Task goal
If a line of the data below holds the string "delays", copy it.

::: Extracted entries :::

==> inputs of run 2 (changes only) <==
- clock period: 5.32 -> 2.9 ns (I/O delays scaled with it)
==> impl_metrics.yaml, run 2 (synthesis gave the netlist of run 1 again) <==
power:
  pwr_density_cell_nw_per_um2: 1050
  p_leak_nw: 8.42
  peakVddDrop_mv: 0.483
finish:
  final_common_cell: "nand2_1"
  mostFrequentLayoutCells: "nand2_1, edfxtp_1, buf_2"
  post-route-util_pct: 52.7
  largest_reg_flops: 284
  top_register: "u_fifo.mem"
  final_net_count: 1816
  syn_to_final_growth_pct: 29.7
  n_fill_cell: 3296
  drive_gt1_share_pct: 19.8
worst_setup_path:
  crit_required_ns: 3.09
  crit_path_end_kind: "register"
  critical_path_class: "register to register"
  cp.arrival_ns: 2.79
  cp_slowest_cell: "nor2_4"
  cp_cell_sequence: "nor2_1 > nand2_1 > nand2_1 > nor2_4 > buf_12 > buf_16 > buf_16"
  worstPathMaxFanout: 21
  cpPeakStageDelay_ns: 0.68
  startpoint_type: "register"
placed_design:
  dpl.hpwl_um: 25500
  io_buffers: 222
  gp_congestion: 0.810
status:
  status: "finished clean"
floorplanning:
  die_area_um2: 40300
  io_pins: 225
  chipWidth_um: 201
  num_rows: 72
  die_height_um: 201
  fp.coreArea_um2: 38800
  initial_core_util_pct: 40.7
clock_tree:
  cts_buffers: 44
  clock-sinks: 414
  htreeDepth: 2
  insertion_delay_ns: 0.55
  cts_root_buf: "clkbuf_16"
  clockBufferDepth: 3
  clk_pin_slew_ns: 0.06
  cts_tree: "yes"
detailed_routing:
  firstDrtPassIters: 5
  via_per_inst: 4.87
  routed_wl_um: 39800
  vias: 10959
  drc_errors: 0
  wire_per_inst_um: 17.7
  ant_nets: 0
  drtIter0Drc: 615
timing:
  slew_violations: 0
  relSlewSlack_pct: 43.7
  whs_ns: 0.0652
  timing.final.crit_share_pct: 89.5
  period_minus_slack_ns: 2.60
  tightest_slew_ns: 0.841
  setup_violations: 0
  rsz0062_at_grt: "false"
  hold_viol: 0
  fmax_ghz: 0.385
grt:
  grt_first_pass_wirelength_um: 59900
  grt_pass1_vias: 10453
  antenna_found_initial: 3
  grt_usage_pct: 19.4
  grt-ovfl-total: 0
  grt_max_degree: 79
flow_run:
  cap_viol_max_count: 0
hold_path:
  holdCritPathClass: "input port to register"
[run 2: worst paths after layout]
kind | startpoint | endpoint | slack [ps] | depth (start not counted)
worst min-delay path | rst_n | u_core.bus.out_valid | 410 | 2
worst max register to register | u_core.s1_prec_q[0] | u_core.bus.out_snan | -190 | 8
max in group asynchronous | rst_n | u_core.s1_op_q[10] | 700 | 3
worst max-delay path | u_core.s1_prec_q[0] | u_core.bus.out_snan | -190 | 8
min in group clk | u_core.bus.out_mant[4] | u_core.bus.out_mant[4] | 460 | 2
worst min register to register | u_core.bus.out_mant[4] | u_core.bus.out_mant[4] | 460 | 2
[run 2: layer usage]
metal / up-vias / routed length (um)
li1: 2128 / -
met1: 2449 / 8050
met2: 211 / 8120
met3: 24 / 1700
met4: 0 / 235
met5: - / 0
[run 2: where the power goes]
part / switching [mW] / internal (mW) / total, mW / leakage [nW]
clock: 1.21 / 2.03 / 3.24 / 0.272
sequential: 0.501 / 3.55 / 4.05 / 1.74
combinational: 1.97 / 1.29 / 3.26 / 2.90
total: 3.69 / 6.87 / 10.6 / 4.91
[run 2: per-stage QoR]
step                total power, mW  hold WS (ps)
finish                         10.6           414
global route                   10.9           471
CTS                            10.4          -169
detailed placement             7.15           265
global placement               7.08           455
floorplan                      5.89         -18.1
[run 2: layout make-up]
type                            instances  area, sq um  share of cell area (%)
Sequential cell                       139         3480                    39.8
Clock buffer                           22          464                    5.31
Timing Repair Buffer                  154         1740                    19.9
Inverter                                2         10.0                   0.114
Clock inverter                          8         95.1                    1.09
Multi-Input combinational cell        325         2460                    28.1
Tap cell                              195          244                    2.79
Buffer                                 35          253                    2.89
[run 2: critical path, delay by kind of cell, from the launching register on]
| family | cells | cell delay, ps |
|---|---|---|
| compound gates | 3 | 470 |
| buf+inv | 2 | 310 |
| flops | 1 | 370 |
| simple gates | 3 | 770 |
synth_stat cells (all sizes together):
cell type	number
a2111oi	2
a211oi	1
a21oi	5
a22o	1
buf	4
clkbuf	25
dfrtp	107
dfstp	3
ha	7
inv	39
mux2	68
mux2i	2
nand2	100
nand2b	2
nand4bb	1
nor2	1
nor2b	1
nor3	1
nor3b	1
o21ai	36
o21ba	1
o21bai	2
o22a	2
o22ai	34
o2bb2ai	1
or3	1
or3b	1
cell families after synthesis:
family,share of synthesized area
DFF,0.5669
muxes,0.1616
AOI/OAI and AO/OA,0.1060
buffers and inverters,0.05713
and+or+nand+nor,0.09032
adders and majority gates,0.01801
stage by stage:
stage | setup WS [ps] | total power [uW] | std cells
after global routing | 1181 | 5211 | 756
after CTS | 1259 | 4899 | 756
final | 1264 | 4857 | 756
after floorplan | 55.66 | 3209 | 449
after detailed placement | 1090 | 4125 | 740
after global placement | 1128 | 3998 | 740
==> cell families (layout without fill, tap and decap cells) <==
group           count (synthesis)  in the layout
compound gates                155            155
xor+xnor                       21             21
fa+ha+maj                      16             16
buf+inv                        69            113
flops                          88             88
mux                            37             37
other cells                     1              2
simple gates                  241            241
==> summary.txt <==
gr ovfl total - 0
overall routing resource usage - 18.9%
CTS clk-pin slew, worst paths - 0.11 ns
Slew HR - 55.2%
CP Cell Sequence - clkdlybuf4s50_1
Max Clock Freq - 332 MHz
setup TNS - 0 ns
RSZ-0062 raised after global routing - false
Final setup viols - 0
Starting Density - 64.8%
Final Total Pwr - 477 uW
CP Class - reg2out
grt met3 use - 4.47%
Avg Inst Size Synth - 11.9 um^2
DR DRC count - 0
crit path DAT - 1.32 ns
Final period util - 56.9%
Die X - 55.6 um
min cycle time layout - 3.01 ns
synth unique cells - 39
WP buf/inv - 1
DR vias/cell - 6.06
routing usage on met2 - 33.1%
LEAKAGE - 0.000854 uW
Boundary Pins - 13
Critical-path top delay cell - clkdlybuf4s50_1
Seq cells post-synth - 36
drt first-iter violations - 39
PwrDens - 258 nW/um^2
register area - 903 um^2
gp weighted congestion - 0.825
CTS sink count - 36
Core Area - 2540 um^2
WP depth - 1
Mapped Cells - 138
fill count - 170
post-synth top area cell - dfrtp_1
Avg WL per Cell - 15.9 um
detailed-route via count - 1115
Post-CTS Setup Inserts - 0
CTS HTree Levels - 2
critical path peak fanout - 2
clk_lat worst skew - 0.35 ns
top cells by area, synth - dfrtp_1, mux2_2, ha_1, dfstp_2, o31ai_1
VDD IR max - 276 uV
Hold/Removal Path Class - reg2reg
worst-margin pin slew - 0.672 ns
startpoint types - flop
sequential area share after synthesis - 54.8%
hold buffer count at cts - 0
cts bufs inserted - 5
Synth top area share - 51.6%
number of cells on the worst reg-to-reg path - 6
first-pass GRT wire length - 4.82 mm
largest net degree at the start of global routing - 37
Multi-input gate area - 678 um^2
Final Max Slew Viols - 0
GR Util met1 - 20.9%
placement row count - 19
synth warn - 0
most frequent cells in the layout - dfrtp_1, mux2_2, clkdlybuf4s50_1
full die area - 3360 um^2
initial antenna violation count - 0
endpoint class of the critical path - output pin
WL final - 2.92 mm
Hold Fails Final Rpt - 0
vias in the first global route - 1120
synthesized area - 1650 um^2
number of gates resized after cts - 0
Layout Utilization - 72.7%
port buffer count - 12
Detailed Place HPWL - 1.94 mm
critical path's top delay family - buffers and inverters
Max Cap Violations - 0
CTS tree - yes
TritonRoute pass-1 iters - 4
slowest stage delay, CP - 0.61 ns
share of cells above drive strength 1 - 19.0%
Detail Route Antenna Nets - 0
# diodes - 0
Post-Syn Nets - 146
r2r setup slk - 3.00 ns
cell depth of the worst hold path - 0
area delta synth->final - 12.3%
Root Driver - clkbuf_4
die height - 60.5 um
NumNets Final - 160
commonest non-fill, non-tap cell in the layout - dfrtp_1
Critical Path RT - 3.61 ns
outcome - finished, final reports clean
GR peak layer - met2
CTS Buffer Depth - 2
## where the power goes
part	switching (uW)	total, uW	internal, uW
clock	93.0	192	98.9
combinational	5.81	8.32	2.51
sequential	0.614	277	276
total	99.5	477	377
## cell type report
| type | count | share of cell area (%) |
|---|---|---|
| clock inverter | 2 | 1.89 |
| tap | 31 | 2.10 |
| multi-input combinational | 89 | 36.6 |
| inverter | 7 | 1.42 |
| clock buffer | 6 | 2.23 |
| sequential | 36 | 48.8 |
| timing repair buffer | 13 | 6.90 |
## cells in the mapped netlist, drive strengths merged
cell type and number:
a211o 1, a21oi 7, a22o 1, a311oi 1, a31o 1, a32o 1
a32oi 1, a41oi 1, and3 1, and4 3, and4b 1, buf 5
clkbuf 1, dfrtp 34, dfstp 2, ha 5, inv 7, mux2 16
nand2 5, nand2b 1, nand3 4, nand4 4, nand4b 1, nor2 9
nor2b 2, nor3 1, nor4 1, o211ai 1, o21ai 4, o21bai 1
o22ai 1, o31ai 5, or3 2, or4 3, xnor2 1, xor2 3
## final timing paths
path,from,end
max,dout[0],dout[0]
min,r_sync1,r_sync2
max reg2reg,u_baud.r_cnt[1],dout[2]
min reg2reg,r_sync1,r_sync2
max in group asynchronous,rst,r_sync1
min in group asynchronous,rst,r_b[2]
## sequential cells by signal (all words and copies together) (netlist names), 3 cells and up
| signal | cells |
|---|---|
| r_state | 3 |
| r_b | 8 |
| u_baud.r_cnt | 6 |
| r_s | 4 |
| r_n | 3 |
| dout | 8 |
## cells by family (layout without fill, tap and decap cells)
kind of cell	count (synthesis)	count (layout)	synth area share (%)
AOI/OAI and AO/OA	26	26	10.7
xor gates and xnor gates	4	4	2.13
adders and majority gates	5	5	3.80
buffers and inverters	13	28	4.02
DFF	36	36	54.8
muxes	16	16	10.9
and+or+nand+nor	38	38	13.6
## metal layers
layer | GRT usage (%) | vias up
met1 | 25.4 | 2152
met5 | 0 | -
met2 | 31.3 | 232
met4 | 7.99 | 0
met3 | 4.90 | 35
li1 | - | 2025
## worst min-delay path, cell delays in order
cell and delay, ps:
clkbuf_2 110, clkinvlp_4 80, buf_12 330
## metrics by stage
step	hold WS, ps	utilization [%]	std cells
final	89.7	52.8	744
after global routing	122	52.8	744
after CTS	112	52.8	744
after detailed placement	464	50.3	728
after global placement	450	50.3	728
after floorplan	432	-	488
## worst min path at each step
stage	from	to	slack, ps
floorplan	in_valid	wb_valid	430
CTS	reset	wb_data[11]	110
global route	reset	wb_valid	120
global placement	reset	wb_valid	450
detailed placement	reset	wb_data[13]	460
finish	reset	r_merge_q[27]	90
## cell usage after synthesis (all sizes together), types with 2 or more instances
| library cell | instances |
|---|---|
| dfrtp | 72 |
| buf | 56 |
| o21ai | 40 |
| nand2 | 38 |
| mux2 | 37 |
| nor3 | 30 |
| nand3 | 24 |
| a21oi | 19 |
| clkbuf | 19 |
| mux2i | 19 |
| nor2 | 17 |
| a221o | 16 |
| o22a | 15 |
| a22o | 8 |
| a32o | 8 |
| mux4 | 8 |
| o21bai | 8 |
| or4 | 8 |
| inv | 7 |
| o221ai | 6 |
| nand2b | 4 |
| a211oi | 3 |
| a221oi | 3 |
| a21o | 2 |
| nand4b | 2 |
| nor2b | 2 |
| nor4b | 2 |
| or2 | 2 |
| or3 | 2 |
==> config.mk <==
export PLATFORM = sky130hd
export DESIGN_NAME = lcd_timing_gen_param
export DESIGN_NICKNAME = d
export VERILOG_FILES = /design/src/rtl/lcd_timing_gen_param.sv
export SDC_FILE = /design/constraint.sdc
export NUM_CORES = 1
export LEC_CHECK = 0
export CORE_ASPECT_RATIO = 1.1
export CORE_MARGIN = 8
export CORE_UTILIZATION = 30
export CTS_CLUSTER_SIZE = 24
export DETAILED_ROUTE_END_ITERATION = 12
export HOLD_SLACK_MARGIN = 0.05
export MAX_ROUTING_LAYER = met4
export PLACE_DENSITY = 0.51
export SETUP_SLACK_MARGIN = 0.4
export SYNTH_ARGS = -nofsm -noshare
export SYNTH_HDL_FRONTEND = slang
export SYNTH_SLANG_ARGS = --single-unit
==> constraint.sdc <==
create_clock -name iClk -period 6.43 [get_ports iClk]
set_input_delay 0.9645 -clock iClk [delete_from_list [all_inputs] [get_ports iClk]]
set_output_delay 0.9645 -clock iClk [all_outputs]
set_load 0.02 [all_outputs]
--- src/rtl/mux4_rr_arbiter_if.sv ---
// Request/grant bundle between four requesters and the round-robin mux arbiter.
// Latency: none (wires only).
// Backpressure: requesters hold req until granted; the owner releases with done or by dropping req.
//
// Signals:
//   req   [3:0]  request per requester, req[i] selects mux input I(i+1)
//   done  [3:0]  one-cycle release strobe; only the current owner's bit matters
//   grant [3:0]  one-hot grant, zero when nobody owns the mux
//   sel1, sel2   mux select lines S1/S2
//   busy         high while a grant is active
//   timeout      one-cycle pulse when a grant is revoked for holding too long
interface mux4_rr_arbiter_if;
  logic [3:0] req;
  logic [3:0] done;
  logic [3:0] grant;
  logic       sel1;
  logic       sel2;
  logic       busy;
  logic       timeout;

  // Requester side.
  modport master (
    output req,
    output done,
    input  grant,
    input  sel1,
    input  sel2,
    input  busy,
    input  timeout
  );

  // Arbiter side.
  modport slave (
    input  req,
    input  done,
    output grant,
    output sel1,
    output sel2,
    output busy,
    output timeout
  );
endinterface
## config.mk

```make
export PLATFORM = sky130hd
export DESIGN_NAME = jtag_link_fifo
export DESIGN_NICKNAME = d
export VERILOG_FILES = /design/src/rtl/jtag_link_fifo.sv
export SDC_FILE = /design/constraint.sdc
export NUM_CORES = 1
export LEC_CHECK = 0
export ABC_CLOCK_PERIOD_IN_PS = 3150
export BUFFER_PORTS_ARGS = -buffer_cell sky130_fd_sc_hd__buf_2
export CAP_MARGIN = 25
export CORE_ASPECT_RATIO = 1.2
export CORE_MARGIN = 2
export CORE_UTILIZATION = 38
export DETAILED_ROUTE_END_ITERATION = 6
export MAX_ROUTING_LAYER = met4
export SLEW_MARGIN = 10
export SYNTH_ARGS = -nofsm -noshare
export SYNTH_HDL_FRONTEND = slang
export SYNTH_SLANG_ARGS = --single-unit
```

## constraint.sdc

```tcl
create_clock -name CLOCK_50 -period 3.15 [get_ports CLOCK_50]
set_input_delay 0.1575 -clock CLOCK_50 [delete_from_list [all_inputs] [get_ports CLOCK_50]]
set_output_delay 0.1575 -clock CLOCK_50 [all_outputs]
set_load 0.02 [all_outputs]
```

:::
::: Extracted entries :::

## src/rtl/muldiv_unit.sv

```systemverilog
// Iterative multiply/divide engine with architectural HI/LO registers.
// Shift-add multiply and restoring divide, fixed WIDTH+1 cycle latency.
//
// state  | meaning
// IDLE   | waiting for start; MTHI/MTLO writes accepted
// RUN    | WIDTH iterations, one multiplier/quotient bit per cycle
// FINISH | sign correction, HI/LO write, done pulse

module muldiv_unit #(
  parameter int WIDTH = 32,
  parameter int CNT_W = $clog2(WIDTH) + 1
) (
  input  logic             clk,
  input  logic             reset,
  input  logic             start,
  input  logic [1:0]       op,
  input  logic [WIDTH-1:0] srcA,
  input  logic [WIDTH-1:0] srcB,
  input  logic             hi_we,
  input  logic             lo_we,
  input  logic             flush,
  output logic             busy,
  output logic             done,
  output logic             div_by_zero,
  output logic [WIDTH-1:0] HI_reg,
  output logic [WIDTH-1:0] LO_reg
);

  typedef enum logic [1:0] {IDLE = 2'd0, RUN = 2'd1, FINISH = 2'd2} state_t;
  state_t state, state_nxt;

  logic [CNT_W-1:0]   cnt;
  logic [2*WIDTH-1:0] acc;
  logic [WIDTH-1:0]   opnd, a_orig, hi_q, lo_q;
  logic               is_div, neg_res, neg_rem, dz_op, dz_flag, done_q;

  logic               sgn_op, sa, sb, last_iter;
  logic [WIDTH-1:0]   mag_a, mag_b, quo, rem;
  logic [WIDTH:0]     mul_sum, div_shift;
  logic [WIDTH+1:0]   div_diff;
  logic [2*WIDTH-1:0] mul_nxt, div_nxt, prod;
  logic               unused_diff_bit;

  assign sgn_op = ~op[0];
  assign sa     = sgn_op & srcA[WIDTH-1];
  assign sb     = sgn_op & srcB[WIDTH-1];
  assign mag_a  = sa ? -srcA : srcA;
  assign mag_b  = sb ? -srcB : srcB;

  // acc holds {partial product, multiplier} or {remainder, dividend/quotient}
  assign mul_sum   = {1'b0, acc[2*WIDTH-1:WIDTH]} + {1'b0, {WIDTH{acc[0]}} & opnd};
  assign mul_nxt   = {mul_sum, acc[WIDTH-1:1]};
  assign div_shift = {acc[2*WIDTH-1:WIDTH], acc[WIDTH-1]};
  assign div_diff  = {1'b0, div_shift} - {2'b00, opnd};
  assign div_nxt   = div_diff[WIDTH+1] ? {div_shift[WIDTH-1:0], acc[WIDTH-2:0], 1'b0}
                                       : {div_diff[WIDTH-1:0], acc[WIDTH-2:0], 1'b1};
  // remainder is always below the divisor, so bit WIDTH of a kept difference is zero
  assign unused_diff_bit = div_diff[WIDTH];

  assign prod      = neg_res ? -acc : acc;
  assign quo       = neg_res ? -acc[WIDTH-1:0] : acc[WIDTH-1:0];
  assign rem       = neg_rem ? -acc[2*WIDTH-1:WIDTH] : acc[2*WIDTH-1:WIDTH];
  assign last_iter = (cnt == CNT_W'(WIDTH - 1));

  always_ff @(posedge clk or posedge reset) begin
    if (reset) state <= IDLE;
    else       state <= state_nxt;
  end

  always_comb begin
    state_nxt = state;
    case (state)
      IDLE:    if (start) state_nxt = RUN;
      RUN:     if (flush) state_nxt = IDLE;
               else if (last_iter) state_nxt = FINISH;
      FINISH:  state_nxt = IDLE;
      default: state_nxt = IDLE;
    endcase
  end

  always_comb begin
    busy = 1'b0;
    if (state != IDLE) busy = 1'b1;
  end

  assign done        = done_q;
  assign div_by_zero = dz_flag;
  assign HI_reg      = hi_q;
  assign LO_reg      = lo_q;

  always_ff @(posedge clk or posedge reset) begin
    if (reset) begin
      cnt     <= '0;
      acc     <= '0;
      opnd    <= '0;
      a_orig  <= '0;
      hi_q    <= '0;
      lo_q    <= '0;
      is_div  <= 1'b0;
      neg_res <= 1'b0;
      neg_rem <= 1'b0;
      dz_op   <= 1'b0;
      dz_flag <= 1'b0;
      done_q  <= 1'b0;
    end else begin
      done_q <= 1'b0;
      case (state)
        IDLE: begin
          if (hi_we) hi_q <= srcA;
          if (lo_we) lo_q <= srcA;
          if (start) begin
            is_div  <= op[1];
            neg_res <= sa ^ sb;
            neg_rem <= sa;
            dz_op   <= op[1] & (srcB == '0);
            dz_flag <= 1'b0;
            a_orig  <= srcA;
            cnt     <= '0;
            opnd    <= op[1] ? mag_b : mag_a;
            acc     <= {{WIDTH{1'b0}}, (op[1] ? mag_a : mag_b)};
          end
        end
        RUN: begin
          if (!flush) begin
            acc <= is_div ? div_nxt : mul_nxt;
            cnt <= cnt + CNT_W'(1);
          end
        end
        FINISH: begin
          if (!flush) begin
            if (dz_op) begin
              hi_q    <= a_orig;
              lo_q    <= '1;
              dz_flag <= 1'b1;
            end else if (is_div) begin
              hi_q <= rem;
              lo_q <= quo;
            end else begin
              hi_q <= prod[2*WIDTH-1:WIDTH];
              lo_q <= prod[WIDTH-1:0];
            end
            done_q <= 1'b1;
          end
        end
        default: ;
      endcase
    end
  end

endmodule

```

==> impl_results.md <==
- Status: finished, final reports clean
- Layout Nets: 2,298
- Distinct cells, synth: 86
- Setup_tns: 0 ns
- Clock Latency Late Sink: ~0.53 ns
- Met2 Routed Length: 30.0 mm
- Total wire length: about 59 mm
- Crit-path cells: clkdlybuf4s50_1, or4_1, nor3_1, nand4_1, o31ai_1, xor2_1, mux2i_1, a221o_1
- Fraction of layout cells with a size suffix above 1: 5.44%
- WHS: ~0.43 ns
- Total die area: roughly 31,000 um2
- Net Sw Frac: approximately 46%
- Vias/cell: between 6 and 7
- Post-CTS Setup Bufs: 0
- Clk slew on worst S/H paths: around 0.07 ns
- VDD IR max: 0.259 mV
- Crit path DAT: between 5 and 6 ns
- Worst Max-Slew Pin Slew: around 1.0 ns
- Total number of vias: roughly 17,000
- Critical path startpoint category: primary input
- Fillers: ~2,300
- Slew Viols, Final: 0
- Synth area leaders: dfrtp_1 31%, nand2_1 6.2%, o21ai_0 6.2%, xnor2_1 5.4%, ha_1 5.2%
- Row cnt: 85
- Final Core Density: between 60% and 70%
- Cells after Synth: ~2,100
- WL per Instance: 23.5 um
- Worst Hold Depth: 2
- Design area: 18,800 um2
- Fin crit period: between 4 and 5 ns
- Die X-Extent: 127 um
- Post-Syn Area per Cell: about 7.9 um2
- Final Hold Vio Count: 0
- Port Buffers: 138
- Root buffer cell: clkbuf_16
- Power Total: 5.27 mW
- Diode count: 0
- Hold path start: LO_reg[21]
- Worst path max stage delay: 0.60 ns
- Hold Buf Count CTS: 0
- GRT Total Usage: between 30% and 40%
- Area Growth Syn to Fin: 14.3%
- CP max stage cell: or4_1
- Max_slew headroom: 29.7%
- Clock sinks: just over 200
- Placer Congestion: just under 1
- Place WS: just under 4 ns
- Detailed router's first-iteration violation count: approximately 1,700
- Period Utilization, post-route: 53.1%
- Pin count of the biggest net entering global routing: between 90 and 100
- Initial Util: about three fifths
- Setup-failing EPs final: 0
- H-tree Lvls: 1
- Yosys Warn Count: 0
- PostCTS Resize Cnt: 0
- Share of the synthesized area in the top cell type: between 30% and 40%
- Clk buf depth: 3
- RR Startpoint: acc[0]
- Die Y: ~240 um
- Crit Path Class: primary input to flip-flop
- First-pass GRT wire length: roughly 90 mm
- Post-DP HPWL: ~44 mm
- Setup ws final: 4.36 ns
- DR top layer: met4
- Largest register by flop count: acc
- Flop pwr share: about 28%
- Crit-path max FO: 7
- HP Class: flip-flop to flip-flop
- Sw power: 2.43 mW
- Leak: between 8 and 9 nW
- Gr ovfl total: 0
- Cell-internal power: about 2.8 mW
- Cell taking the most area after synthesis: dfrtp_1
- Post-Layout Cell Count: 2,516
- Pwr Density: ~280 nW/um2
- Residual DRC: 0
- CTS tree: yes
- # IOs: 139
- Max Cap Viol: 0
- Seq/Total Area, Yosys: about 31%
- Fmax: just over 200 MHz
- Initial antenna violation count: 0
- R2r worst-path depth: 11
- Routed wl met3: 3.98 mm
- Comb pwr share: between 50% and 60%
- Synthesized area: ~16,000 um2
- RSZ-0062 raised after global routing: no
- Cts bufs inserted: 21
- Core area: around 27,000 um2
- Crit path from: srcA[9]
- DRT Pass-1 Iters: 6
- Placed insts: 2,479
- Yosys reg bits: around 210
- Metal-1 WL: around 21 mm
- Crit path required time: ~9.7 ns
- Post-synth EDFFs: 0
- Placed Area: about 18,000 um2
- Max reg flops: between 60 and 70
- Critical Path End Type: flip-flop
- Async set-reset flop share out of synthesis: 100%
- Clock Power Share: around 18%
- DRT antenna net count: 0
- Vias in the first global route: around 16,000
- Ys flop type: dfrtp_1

:::

Output of the task
- clock period: 5.32 -> 2.9 ns (I/O delays scaled with it)
## worst min-delay path, cell delays in order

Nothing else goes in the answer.